ザハの後ろを歩いていた紅は襲撃に気付くと即座に結界を張った。

 自分の血を吸わせてあるタモの種に呪を含ませて、周囲に蒔く。

 タモの種は地に触れた瞬間に、爆発的に発芽、成長し、タモの細い網状の枝が紅とその後にいる荷役のツギンを取り巻いた。

 しかし、毒吹矢の第二波は、一瞬早く到達した。

 タモの密集した枝によってほとんどは絡め捕られたが、幾つかが結界を潜り抜けた。

 それがツギンに命中する。

 ツギンは毒吹矢を胸に受け、背負子を背負ったままその場で絶命した。

 その顔は鬱血し、力のない双眸が恨めしそうに紅の背を見詰めていた。

 ここは深い森の中の一本道である。

 谷の奥部にある聖地への巡礼のための道だ。

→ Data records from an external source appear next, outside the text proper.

--- config.mk ---
export PLATFORM = sky130hd
export DESIGN_NAME = dwa_element_selector
export DESIGN_NICKNAME = d
export VERILOG_FILES = /design/src/rtl/dwa_element_selector.sv
export SDC_FILE = /design/constraint.sdc
export NUM_CORES = 1
export LEC_CHECK = 0
export CAP_MARGIN = 20
export CORE_UTILIZATION = 35
export DETAILED_ROUTE_END_ITERATION = 8
export GPL_TIMING_DRIVEN = 0
export PLACE_DENSITY = 0.62
export SLEW_MARGIN = 20
export SYNTH_ARGS = -nofsm -noshare
export SYNTH_HDL_FRONTEND = slang
export SYNTH_SLANG_ARGS = --single-unit
--- constraint.sdc ---
create_clock -name clk_i -period 10.2 [get_ports clk_i]
set_input_delay 3.06 -clock clk_i [delete_from_list [all_inputs] [get_ports clk_i]]
set_output_delay 3.06 -clock clk_i [all_outputs]
set_load 0.02 [all_outputs]
[src/rtl/byte_dispatch_deframer.sv]
// Byte-stream deframer: assembles MSB-first dispatch instructions (NOP/RUN/SPK/CLR)
// from a host byte link into one MSB-aligned src word per instruction.
module byte_dispatch_deframer #(
  parameter int OPC_WIDTH = 2,
  parameter int RUN_WIDTH = 16,
  parameter int SPK_WIDTH = 12,
  parameter int SRC_WIDTH = 18
) (
  input  logic                 clk,
  input  logic                 arst,
  input  logic                 in_valid,
  output logic                 in_ready,
  input  logic [7:0]           in_byte,
  output logic                 src_valid,
  input  logic                 src_ready,
  output logic [SRC_WIDTH-1:0] src,
  output logic                 busy
);

  localparam int NB_RUN = (OPC_WIDTH + RUN_WIDTH + 7) / 8;
  localparam int NB_SPK = (OPC_WIDTH + SPK_WIDTH + 7) / 8;
  localparam int NB_MAX = (NB_RUN > NB_SPK) ? NB_RUN : NB_SPK;
  localparam int BUF_W  = 8 * NB_MAX;
  localparam int IDX_W  = (NB_MAX > 1) ? $clog2(NB_MAX) : 1;

  localparam logic [OPC_WIDTH-1:0] OPC_NOP = OPC_WIDTH'(0);
  localparam logic [OPC_WIDTH-1:0] OPC_RUN = OPC_WIDTH'(1);
  localparam logic [OPC_WIDTH-1:0] OPC_SPK = OPC_WIDTH'(2);

  // Handshake: a byte transfers on in_valid && in_ready, a word on src_valid && src_ready;
  // valid never depends on ready, and in_ready frees up in the same cycle src is popped.

  logic [IDX_W-1:0]     idx, last_idx, last_idx_q;
  logic [OPC_WIDTH-1:0] opc, opc_q;
  logic [BUF_W-1:0]     asm_buf, buf_next;
  logic                 first, last, accept, fire;

  assign in_ready = !arst && (!src_valid || src_ready);
  assign accept   = in_valid && in_ready;
  assign busy     = (idx != '0);

  always_comb begin
    first    = (idx == '0);
    opc      = first ? in_byte[7 -: OPC_WIDTH] : opc_q;
    last_idx = last_idx_q;
    if (first) begin
      case (opc)
        OPC_RUN: last_idx = IDX_W'(NB_RUN - 1);
        OPC_SPK: last_idx = IDX_W'(NB_SPK - 1);
        default: last_idx = '0;
      endcase
    end
    last = (idx == last_idx);
    fire = accept && last && (opc != OPC_NOP);
    // A new instruction starts from an all-zero buffer so short words have zero tails.
    buf_next = first ? '0 : asm_buf;
    for (int k = 0; k < NB_MAX; k++) begin
      if (idx == IDX_W'(k)) buf_next[8*(NB_MAX-k)-1 -: 8] = in_byte;
    end
  end

  always_ff @(posedge clk or posedge arst) begin
    if (arst) begin
      idx        <= '0;
      last_idx_q <= '0;
      opc_q      <= '0;
      asm_buf    <= '0;
      src_valid  <= 1'b0;
      src        <= '0;
    end else begin
      if (accept) begin
        asm_buf <= buf_next;
        if (first) begin
          opc_q      <= opc;
          last_idx_q <= last_idx;
        end
        idx <= last ? '0 : idx + IDX_W'(1);
      end
      // src is its own register so a stalled word survives further assembly.
      if (fire) begin
        src_valid <= 1'b1;
        src       <= buf_next[BUF_W-1 -: SRC_WIDTH];
      end else if (src_ready) begin
        src_valid <= 1'b0;
      end
    end
  end

endmodule
File: src/rtl/touch_report_pkg.sv
// Shared constants, FSM state type and report byte packing for the touch report UART transmitter.
package touch_report_pkg;

  localparam int REPORT_BYTES = 5;
  localparam int HDR_BIT      = 7;

  typedef enum logic [1:0] {
    ST_IDLE  = 2'd0,
    ST_START = 2'd1,
    ST_DATA  = 2'd2,
    ST_STOP  = 2'd3
  } tx_state_t;

  // Byte 0 carries the sync/header bit; the coordinate bytes keep bit 7 clear.
  function automatic logic [7:0] report_byte(input logic [2:0]  idx,
                                             input logic        pen,
                                             input logic [11:0] x,
                                             input logic [11:0] y);
    logic [7:0] b;
    b = 8'h00;
    case (idx)
      3'd0: begin
        b[HDR_BIT] = 1'b1;
        b[0]       = pen;
      end
      3'd1:    b = {1'b0, x[6:0]};
      3'd2:    b = {3'b000, x[11:7]};
      3'd3:    b = {1'b0, y[6:0]};
      3'd4:    b = {3'b000, y[11:7]};
      default: b = 8'h00;
    endcase
    return b;
  endfunction

endpackage

File: src/rtl/touch_report_uart_tx_byte.sv
// 8N1 bit engine: sends one byte per accepted transfer; a byte offered in the
// last stop-bit cycle follows with no idle gap.
// state   | meaning
// IDLE    | line idle (txd=1), waiting for a byte
// START   | start bit (txd=0)
// DATA    | eight data bits, LSB first
// STOP    | stop bit (txd=1); next byte may be taken on its last cycle
module uart_tx_byte
  import touch_report_pkg::*;
#(
  parameter int CLKS_PER_BIT = 4
) (
  input  logic       clk,
  input  logic       reset,
  input  logic       byte_valid_i,
  input  logic [7:0] byte_data_i,
  output logic       byte_ready_o,
  output logic       idle_o,
  output logic       txd_o
);

  localparam int              CW        = (CLKS_PER_BIT > 2) ? $clog2(CLKS_PER_BIT) : 1;
  localparam logic [CW-1:0]   BAUD_LAST = CW'(CLKS_PER_BIT - 1);

  tx_state_t     state_q, state_d;
  logic [CW-1:0] baud_q, baud_d;
  logic [2:0]    bit_q, bit_d;
  logic [7:0]    shreg_q, shreg_d;
  logic          txd_q, txd_d;
  logic          bit_end;
  logic          take;

  assign bit_end      = (baud_q == BAUD_LAST);
  assign idle_o       = (state_q == ST_IDLE);
  assign byte_ready_o = idle_o || ((state_q == ST_STOP) && bit_end);
  assign take         = byte_valid_i && byte_ready_o;
  assign txd_o        = txd_q;

  always_comb begin
    state_d = state_q;
    baud_d  = baud_q;
    bit_d   = bit_q;
    shreg_d = shreg_q;
    txd_d   = txd_q;

    if (state_q != ST_IDLE) begin
      baud_d = bit_end ? '0 : baud_q + CW'(1);
    end

    case (state_q)
      ST_START: begin
        if (bit_end) begin
          state_d = ST_DATA;
          bit_d   = 3'd0;
          txd_d   = shreg_q[0];
        end
      end
      ST_DATA: begin
        if (bit_end) begin
          if (bit_q == 3'd7) begin
            state_d = ST_STOP;
            txd_d   = 1'b1;
          end else begin
            bit_d   = bit_q + 3'd1;
            txd_d   = shreg_q[1];
            shreg_d = {1'b0, shreg_q[7:1]};
          end
        end
      end
      ST_STOP: begin
        if (bit_end) begin
          state_d = ST_IDLE;
        end
      end
      default: ;
    endcase

    // Taking a byte overrides the STOP->IDLE exit to keep bytes back-to-back.
    if (take) begin
      state_d = ST_START;
      baud_d  = '0;
      txd_d   = 1'b0;
      shreg_d = byte_data_i;
    end
  end

  always_ff @(posedge clk or posedge reset) begin
    if (reset) begin
      state_q <= ST_IDLE;
      baud_q  <= '0;
      bit_q   <= 3'd0;
      shreg_q <= 8'h00;
      txd_q   <= 1'b1;
    end else begin
      state_q <= state_d;
      baud_q  <= baud_d;
      bit_q   <= bit_d;
      shreg_q <= shreg_d;
      txd_q   <= txd_d;
    end
  end

endmodule
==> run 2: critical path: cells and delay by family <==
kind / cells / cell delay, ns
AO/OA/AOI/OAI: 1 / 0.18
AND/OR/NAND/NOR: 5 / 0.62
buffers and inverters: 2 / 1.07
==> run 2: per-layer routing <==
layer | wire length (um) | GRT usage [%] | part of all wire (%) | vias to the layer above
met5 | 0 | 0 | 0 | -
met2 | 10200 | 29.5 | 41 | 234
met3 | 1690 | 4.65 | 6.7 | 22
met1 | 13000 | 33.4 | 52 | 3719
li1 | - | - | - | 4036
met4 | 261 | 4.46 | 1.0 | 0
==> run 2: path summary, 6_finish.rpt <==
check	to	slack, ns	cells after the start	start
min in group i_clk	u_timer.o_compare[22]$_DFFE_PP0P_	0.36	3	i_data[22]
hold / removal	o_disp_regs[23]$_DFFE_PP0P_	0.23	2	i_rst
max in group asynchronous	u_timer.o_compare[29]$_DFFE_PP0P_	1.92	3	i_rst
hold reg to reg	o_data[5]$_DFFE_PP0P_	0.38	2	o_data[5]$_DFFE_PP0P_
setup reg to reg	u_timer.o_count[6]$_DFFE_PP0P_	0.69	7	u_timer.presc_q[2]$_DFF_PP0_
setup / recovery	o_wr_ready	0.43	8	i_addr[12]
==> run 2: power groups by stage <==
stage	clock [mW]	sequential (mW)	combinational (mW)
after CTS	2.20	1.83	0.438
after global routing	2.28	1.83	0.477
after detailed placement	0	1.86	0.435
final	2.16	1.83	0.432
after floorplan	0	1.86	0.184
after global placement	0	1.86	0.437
<file path="src/rtl/multdiv_issue.sv">
// Issue/writeback sequencer for an external multiplier/divider: latches one
// instruction, pulses the unit, waits for its result (or a timeout), then writes back.
module multdiv_issue #(
    parameter int TIMEOUT_CYCLES = 40
) (
    input  logic        clock,
    input  logic        reset,
    input  logic        issue_valid,
    input  logic        issue_isDiv,
    input  logic [31:0] issue_opA,
    input  logic [31:0] issue_opB,
    input  logic [4:0]  issue_rd,
    output logic        stall,
    output logic [31:0] md_operandA,
    output logic [31:0] md_operandB,
    output logic        md_ctrl_MULT,
    output logic        md_ctrl_DIV,
    input  logic [31:0] md_result,
    input  logic        md_exception,
    input  logic        md_resultRDY,
    output logic        wb_valid,
    output logic [4:0]  wb_rd,
    output logic [31:0] wb_data,
    output logic        wb_exception,
    output logic        timeout,
    output logic [1:0]  dbg_state
);

    localparam int CNT_W = $clog2(TIMEOUT_CYCLES) + 1;

    typedef enum logic [1:0] {
        IDLE  = 2'd0,
        START = 2'd1,
        WAIT  = 2'd2,
        DONE  = 2'd3
    } state_t;

    state_t           state;
    state_t           state_next;
    logic [CNT_W-1:0] count;
    logic             isdiv_q;
    logic [4:0]       rd_q;
    logic [31:0]      opa_q;
    logic [31:0]      opb_q;
    logic             at_limit;

    assign at_limit    = (count == CNT_W'(TIMEOUT_CYCLES - 1));
    assign md_operandA = opa_q;
    assign md_operandB = opb_q;
    assign wb_rd       = rd_q;
    assign dbg_state   = state;

    always_comb begin
        state_next   = state;
        stall        = 1'b0;
        md_ctrl_MULT = 1'b0;
        md_ctrl_DIV  = 1'b0;
        wb_valid     = 1'b0;
        case (state)
            IDLE: begin
                stall = issue_valid;
                if (issue_valid) state_next = START;
            end
            START: begin
                stall        = 1'b1;
                md_ctrl_MULT = ~isdiv_q;
                md_ctrl_DIV  = isdiv_q;
                state_next   = WAIT;
            end
            WAIT: begin
                stall = 1'b1;
                if (md_resultRDY || at_limit) state_next = DONE;
            end
            DONE: begin
                // Pipeline advances here; a high issue_valid is the completing instruction.
                wb_valid   = 1'b1;
                state_next = IDLE;
            end
            default: state_next = IDLE;
        endcase
        // A reset cycle aborts everything, so nothing may escape combinationally.
        if (reset) begin
            stall        = 1'b0;
            md_ctrl_MULT = 1'b0;
            md_ctrl_DIV  = 1'b0;
            wb_valid     = 1'b0;
        end
    end

    always_ff @(posedge clock) begin
        if (reset) begin
            state        <= IDLE;
            count        <= '0;
            isdiv_q      <= 1'b0;
            rd_q         <= '0;
            opa_q        <= '0;
            opb_q        <= '0;
            wb_data      <= '0;
            wb_exception <= 1'b0;
            timeout      <= 1'b0;
        end else begin
            state <= state_next;
            case (state)
                IDLE: begin
                    if (issue_valid) begin
                        isdiv_q <= issue_isDiv;
                        rd_q    <= issue_rd;
                        opa_q   <= issue_opA;
                        opb_q   <= issue_opB;
                    end
                end
                START: count <= '0;
                WAIT: begin
                    count <= count + CNT_W'(1);
                    // A real result wins over a coincident timeout.
                    if (md_resultRDY) begin
                        wb_data      <= md_result;
                        wb_exception <= md_exception;
                        timeout      <= 1'b0;
                    end else if (at_limit) begin
                        wb_data      <= '0;
                        wb_exception <= 1'b1;
                        timeout      <= 1'b1;
                    end
                end
                default: ;
            endcase
        end
    end

endmodule

</file>
===== src/rtl/cmp_iter.sv =====
// rtl/cmp_iter.sv - Multi-cycle chunked branch comparator with valid/ready handshake
//
// Compares two WIDTH-bit operands CHUNK bits per clock, most significant chunk
// first, and reports the branch decision for the latched compare op.
//
// Compare op encoding (cmpop.svh):
//   000 BEQ, 001 BNE, 100 BLT, 101 BGE, 110 BLTU, 111BGEU. All other codes give taken=0.
//
// Optional build macro:
//   CMP_EARLY_EXIT_EN - finish on the first differing chunk instead of always
//                       scanning all NCHUNK chunks. The decision is the same
//                       either way; only the latency changes.
//
// Ports:
//   i_clk, i_rst_n   clock (rising edge), asynchronous active-low reset
//   i_valid/o_ready  request handshake; i_a, i_b, i_cmpop sampled at accept
//   o_valid/i_ready  result handshake; o_valid held until i_ready
//   o_taken          branch decision, 0 whenever o_valid is 0
module cmp_iter #(
    parameter int WIDTH = 32,
    parameter int CHUNK = 8
) (
    input  logic             i_clk,
    input  logic             i_rst_n,
    input  logic             i_valid,
    output logic             o_ready,
    input  logic [WIDTH-1:0] i_a,
    input  logic [WIDTH-1:0] i_b,
    input  logic [2:0]       i_cmpop,
    output logic             o_valid,
    input  logic             i_ready,
    output logic             o_taken
);

    localparam int NCHUNK = WIDTH / CHUNK;
    localparam int IDXW   = (NCHUNK > 1) ? $clog2(NCHUNK) : 1;
    localparam logic [IDXW-1:0] LAST_IDX = IDXW'(NCHUNK - 1);

    generate
        if (WIDTH % CHUNK != 0) begin : g_bad_chunk
            $error("cmp_iter: WIDTH must be a multiple of CHUNK");
        end
    endgenerate

    localparam logic [2:0] OP_BEQ  = 3'b000;
    localparam logic [2:0] OP_BNE  = 3'b001;
    localparam logic [2:0] OP_BLT  = 3'b100;
    localparam logic [2:0] OP_BGE  = 3'b101;
    localparam logic [2:0] OP_BLTU = 3'b110;
    localparam logic [2:0] OP_BGEU = 3'b111;

    localparam logic [1:0] S_IDLE = 2'd0;
    localparam logic [1:0] S_BUSY = 2'd1;
    localparam logic [1:0] S_DONE = 2'd2;

    logic [1:0]       state;
    logic [WIDTH-1:0] a_q;
    logic [WIDTH-1:0] b_q;
    logic [2:0]       op_q;
    logic [IDXW-1:0]  idx;
    logic             decided;
    logic             lt;

    logic [CHUNK-1:0] a_ch;
    logic [CHUNK-1:0] b_ch;
    logic             differ;
    logic             decided_n;
    logic             lt_n;
    logic             go_done;
    logic             taken_n;
    logic [WIDTH-1:0] sign_flip;

    assign o_ready = (state == S_IDLE);

    // Flipping the sign bit maps two's-complement order onto unsigned order,
    // so the chunk scan itself is always unsigned.
    assign sign_flip = (i_cmpop == OP_BLT || i_cmpop == OP_BGE)
                       ? {1'b1, {(WIDTH-1){1'b0}}} : '0;

    always_comb begin
        a_ch      = a_q[idx*CHUNK +: CHUNK];
        b_ch      = b_q[idx*CHUNK +: CHUNK];
        differ    = (a_ch != b_ch);
        // Only the first (most significant) differing chunk decides the order.
        decided_n = decided | differ;
        lt_n      = decided ? lt : (a_ch < b_ch);
`ifdef CMP_EARLY_EXIT_EN
        go_done   = (idx == '0) || (!decided && differ);
`else
        go_done   = (idx == '0);
`endif
        case (op_q)
            OP_BEQ:           taken_n = !decided_n;
            OP_BNE:           taken_n = decided_n;
            OP_BLT, OP_BLTU:  taken_n = lt_n;
            OP_BGE, OP_BGEU:  taken_n = !lt_n;
            default:          taken_n = 1'b0;
        endcase
    end

    always_ff @(posedge i_clk or negedge i_rst_n) begin
        if (!i_rst_n) begin
            state   <= S_IDLE;
            a_q     <= '0;
            b_q     <= '0;
            op_q    <= '0;
            idx     <= '0;
            decided <= 1'b0;
            lt      <= 1'b0;
            o_valid <= 1'b0;
            o_taken <= 1'b0;
        end else begin
            case (state)
                S_IDLE: begin
                    if (i_valid) begin
                        a_q     <= i_a ^ sign_flip;
                        b_q     <= i_b ^ sign_flip;
                        op_q    <= i_cmpop;
                        idx     <= LAST_IDX;
                        decided <= 1'b0;
                        lt      <= 1'b0;
                        state   <= S_BUSY;
                    end
                end
                S_BUSY: begin
                    decided <= decided_n;
                    lt      <= lt_n;
                    if (go_done) begin
                        state   <= S_DONE;
                        o_valid <= 1'b1;
                        o_taken <= taken_n;
                    end else begin
                        idx <= idx - 1'b1;
                    end
                end
                S_DONE: begin
                    if (i_ready) begin
                        state   <= S_IDLE;
                        o_valid <= 1'b0;
                        o_taken <= 1'b0;
                    end
                end
                default: state <= S_IDLE;
            endcase
        end
    end

endmodule
`config.mk`:
```
export PLATFORM = sky130hd
export DESIGN_NAME = counter_sequence_ctrl
export DESIGN_NICKNAME = d
export VERILOG_FILES = /design/src/rtl/counter_sequence_ctrl.sv
export SDC_FILE = /design/constraint.sdc
export NUM_CORES = 1
export LEC_CHECK = 0
export ABC_AREA = 1
export CAP_MARGIN = 0
export CORE_MARGIN = 2
export CORE_UTILIZATION = 45
export CTS_CLUSTER_SIZE = 24
export DETAILED_ROUTE_END_ITERATION = 6
export GPL_ROUTABILITY_DRIVEN = 1
export MAX_ROUTING_LAYER = met4
export PLACE_DENSITY = 0.64
export SYNTH_ARGS = -nofsm -noshare
export SYNTH_HDL_FRONTEND = slang
export SYNTH_SLANG_ARGS = --single-unit
export TNS_END_PERCENT = 10
```
`constraint.sdc`:
```
create_clock -name C -period 3.9 [get_ports C]
set_clock_uncertainty 0.05 [all_clocks]
set_input_delay 0.585 -clock C [delete_from_list [all_inputs] [get_ports C]]
set_output_delay 0.585 -clock C [all_outputs]
set_load 0.02 [all_outputs]
```
`src/rtl/counter_sequence_ctrl.sv`:
```
`default_nettype none
// ============================================================================
// Module   : counter_sequence_ctrl
// Brief    : Prescaled 4-bit interval counter with start/stop/pause control,
//            one-shot or periodic operation and a one-cycle DONE per interval.
// Revision : 1.0 - initial release
// ============================================================================
module counter_sequence_ctrl #(
    parameter int WIDTH = 4,
    parameter int PRE_W = 8
) (
    input  logic             C,
    input  logic             CLR,
    input  logic             START,
    input  logic             STOP,
    input  logic             PAUSE,
    input  logic             MODE,
    input  logic [WIDTH-1:0] TC,
    input  logic [PRE_W-1:0] PRESCALE,
    output logic [WIDTH-1:0] Q,
    output logic             TICK,
    output logic             BUSY,
    output logic             DONE
);

    typedef enum logic [1:0] {
        S_IDLE = 2'd0,
        S_RUN  = 2'd1,
        S_HOLD = 2'd2
    } state_t;

    localparam logic [WIDTH-1:0] c_q_zero = '0;
    localparam logic [WIDTH-1:0] c_q_one  = {{(WIDTH-1){1'b0}}, 1'b1};
    localparam logic [PRE_W-1:0] c_p_zero = '0;
    localparam logic [PRE_W-1:0] c_p_one  = {{(PRE_W-1){1'b0}}, 1'b1};

    state_t             r_state;
    logic [WIDTH-1:0]   r_q;
    logic [PRE_W-1:0]   r_pcnt;
    logic [WIDTH-1:0]   r_tc_l;
    logic [PRE_W-1:0]   r_pre_l;
    logic               r_mode_l;
    logic               r_tick;
    logic               r_done;

    state_t             w_state_nxt;
    logic [WIDTH-1:0]   w_q_nxt;
    logic [PRE_W-1:0]   w_pcnt_nxt;
    logic [WIDTH-1:0]   w_tc_nxt;
    logic [PRE_W-1:0]   w_pre_nxt;
    logic               w_mode_nxt;
    logic               w_tick_nxt;
    logic               w_done_nxt;
    logic               w_tick_evt;
    logic               w_terminal;

    assign w_tick_evt = (r_pcnt == r_pre_l);
    assign w_terminal = (r_q == r_tc_l);

    always_ff @(posedge C or posedge CLR) begin
        if (CLR) begin
            r_state  <= S_IDLE;
            r_q      <= c_q_zero;
            r_pcnt   <= c_p_zero;
            r_tc_l   <= c_q_zero;
            r_pre_l  <= c_p_zero;
            r_mode_l <= 1'b0;
            r_tick   <= 1'b0;
            r_done   <= 1'b0;
        end else begin
            r_state  <= w_state_nxt;
            r_q      <= w_q_nxt;
            r_pcnt   <= w_pcnt_nxt;
            r_tc_l   <= w_tc_nxt;
            r_pre_l  <= w_pre_nxt;
            r_mode_l <= w_mode_nxt;
            r_tick   <= w_tick_nxt;
            r_done   <= w_done_nxt;
        end
    end

    always_comb begin
        w_state_nxt = r_state;
        w_q_nxt     = r_q;
        w_pcnt_nxt  = r_pcnt;
        w_tc_nxt    = r_tc_l;
        w_pre_nxt   = r_pre_l;
        w_mode_nxt  = r_mode_l;
        w_tick_nxt  = 1'b0;
        w_done_nxt  = 1'b0;

        case (r_state)
            S_IDLE: begin
                if (START && !STOP) begin
                    w_state_nxt = S_RUN;
                    w_q_nxt     = c_q_zero;
                    w_pcnt_nxt  = c_p_zero;
                    w_tc_nxt    = TC;
                    w_pre_nxt   = PRESCALE;
                    w_mode_nxt  = MODE;
                end
            end

            // HOLD with PAUSE low counts in the same cycle it resumes, so a
            // pause of N cycles stretches the interval by exactly N.
            S_RUN, S_HOLD: begin
                if (STOP) begin
                    w_state_nxt = S_IDLE;
                end else if (START) begin
                    w_state_nxt = S_RUN;
                    w_q_nxt     = c_q_zero;
                    w_pcnt_nxt  = c_p_zero;
                    w_tc_nxt    = TC;
                    w_pre_nxt   = PRESCALE;
                    w_mode_nxt  = MODE;
                end else if (PAUSE) begin
                    w_state_nxt = S_HOLD;
                end else begin
                    w_state_nxt = S_RUN;
                    if (!w_tick_evt) begin
                        w_pcnt_nxt = r_pcnt + c_p_one;
                    end else begin
                        w_pcnt_nxt = c_p_zero;
                        w_tick_nxt = 1'b1;
                        if (!w_terminal) begin
                            w_q_nxt = r_q + c_q_one;
                        end else begin
                            w_done_nxt = 1'b1;
                            if (r_mode_l) begin
                                w_q_nxt = c_q_zero;
                            end else begin
                                w_state_nxt = S_IDLE;
                            end
                        end
                    end
                end
            end

            default: begin
                w_state_nxt = S_IDLE;
            end
        endcase
    end

    assign Q    = r_q;
    assign TICK = r_tick;
    assign DONE = r_done;
    assign BUSY = (r_state == S_RUN) || (r_state == S_HOLD);

endmodule
`default_nettype wire

```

今は巡礼期ではないので、誰も通らない、物好きと、ジパドの者以外は。

 高木が天を突くように立ち並び、大人が三人も並べば一杯になってしまう狭くも広くもない踏み固められただけの道は純粋な殺気に満ちていた。

 感情から来る殺気ではない。ただ、純粋に、作業の一貫として家畜を屠殺するのに似ている、機械的な殺気だ。